# AIM OF THE TASK
Please return exactly the lines from the one containing "clkTransAtPathRegs_ns 0.07 \" through the end of the records, including both.

[Collected data]

....

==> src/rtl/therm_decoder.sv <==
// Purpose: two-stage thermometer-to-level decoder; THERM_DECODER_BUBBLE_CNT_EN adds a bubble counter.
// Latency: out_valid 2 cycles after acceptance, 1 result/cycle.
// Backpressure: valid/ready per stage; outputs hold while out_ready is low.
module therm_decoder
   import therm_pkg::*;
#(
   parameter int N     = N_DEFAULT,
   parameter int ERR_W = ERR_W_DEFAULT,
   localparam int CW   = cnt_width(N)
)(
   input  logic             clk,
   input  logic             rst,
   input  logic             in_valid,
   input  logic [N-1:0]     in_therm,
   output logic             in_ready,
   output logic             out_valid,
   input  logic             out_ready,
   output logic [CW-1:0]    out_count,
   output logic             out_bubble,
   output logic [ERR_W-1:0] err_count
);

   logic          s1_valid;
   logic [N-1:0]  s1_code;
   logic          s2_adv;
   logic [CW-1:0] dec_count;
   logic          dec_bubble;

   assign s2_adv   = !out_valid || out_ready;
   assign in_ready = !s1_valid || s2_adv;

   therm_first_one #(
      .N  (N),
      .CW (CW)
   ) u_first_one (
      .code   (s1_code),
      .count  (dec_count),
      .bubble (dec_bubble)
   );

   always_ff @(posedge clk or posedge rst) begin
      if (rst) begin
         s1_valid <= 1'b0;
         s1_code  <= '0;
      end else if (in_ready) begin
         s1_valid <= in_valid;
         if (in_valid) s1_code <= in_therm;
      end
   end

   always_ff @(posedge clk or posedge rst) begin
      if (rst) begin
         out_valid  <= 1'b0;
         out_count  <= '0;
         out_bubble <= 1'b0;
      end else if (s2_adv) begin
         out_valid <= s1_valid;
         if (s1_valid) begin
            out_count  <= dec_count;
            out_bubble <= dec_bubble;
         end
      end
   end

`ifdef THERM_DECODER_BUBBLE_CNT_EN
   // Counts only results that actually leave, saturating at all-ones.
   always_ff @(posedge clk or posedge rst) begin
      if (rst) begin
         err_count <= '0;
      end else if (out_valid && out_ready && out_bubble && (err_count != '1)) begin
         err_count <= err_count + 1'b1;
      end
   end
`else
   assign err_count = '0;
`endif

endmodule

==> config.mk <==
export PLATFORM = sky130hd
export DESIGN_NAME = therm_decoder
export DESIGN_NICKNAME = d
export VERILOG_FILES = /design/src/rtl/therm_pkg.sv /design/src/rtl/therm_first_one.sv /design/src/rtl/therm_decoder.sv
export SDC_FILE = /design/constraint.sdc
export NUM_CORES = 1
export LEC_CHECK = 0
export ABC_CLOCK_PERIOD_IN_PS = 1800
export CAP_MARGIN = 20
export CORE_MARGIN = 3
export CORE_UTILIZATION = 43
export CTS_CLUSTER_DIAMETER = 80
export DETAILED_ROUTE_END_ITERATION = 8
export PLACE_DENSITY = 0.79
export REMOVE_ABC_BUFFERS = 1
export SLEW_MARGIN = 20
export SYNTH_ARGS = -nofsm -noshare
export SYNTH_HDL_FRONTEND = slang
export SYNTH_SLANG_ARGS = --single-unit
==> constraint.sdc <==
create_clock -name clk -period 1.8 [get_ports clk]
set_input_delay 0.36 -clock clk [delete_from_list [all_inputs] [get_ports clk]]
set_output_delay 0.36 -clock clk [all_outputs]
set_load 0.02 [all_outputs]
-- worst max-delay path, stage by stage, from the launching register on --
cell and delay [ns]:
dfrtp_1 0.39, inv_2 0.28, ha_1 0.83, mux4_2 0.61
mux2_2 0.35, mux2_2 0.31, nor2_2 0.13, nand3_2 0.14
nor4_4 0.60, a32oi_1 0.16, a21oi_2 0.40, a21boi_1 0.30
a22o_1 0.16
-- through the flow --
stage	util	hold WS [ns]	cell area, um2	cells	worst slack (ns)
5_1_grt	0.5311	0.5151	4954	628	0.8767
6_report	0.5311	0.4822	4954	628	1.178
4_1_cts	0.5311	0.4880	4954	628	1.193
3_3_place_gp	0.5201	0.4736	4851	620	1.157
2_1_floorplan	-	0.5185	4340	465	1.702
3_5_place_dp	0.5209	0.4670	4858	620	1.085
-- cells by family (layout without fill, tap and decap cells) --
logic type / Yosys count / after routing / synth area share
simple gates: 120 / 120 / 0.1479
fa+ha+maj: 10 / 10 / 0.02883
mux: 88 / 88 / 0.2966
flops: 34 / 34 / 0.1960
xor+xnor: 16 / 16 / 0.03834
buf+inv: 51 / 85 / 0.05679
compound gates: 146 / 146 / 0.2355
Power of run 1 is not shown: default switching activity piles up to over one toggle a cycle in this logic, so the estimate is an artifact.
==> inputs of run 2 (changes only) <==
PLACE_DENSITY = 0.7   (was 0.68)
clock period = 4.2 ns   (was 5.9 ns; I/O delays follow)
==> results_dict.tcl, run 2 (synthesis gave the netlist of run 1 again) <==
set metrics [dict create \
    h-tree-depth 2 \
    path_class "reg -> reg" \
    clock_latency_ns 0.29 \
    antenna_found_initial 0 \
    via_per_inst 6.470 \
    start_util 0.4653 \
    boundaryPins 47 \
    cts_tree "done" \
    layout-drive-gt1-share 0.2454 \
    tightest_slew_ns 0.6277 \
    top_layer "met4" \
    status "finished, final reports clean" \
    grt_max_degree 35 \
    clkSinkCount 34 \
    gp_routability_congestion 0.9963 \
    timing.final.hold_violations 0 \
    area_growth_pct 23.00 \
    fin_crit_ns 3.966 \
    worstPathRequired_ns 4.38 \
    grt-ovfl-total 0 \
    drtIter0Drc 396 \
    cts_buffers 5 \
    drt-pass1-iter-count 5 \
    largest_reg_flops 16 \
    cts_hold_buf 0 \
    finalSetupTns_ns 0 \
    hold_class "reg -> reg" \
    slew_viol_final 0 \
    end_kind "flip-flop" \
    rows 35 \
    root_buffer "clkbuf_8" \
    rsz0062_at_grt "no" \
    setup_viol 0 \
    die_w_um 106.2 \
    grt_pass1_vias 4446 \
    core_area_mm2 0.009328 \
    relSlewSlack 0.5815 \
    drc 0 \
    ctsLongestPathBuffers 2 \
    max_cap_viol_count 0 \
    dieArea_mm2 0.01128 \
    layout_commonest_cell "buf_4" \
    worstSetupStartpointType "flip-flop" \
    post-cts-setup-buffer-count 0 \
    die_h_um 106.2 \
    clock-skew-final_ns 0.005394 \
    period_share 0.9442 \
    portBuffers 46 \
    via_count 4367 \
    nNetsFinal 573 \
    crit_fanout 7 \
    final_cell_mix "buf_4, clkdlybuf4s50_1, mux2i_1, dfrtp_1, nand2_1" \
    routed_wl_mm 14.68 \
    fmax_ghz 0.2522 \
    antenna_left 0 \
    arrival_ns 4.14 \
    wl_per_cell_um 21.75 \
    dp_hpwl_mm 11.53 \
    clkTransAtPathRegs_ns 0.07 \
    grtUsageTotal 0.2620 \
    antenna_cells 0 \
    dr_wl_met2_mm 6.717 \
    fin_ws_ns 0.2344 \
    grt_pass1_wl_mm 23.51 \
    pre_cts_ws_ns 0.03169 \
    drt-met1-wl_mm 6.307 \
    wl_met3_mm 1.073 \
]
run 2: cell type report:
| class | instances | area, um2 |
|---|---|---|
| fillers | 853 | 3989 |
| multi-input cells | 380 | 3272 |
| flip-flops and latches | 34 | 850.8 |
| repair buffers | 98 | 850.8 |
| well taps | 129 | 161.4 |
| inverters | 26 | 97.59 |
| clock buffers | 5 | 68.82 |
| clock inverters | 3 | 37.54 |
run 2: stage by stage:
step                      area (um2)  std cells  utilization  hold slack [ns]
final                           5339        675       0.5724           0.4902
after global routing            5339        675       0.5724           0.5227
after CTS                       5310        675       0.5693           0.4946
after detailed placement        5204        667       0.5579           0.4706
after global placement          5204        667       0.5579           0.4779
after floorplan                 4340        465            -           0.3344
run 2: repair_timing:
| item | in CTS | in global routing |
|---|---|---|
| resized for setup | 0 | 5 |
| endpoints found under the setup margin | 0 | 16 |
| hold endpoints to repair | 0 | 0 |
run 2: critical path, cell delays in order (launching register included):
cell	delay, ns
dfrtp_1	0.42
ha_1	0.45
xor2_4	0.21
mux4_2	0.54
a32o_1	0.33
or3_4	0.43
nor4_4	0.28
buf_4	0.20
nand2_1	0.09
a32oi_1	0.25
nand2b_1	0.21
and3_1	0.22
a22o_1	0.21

....

# ANSWER SECTION
    clkTransAtPathRegs_ns 0.07 \
    grtUsageTotal 0.2620 \
    antenna_cells 0 \
    dr_wl_met2_mm 6.717 \
    fin_ws_ns 0.2344 \
    grt_pass1_wl_mm 23.51 \
    pre_cts_ws_ns 0.03169 \
    drt-met1-wl_mm 6.307 \
    wl_met3_mm 1.073 \
]
run 2: cell type report:
| class | instances | area, um2 |
|---|---|---|
| fillers | 853 | 3989 |
| multi-input cells | 380 | 3272 |
| flip-flops and latches | 34 | 850.8 |
| repair buffers | 98 | 850.8 |
| well taps | 129 | 161.4 |
| inverters | 26 | 97.59 |
| clock buffers | 5 | 68.82 |
| clock inverters | 3 | 37.54 |
run 2: stage by stage:
step                      area (um2)  std cells  utilization  hold slack [ns]
final                           5339        675       0.5724           0.4902
after global routing            5339        675       0.5724           0.5227
after CTS                       5310        675       0.5693           0.4946
after detailed placement        5204        667       0.5579           0.4706
after global placement          5204        667       0.5579           0.4779
after floorplan                 4340        465            -           0.3344
run 2: repair_timing:
| item | in CTS | in global routing |
|---|---|---|
| resized for setup | 0 | 5 |
| endpoints found under the setup margin | 0 | 16 |
| hold endpoints to repair | 0 | 0 |
run 2: critical path, cell delays in order (launching register included):
cell	delay, ns
dfrtp_1	0.42
ha_1	0.45
xor2_4	0.21
mux4_2	0.54
a32o_1	0.33
or3_4	0.43
nor4_4	0.28
buf_4	0.20
nand2_1	0.09
a32oi_1	0.25
nand2b_1	0.21
and3_1	0.22
a22o_1	0.21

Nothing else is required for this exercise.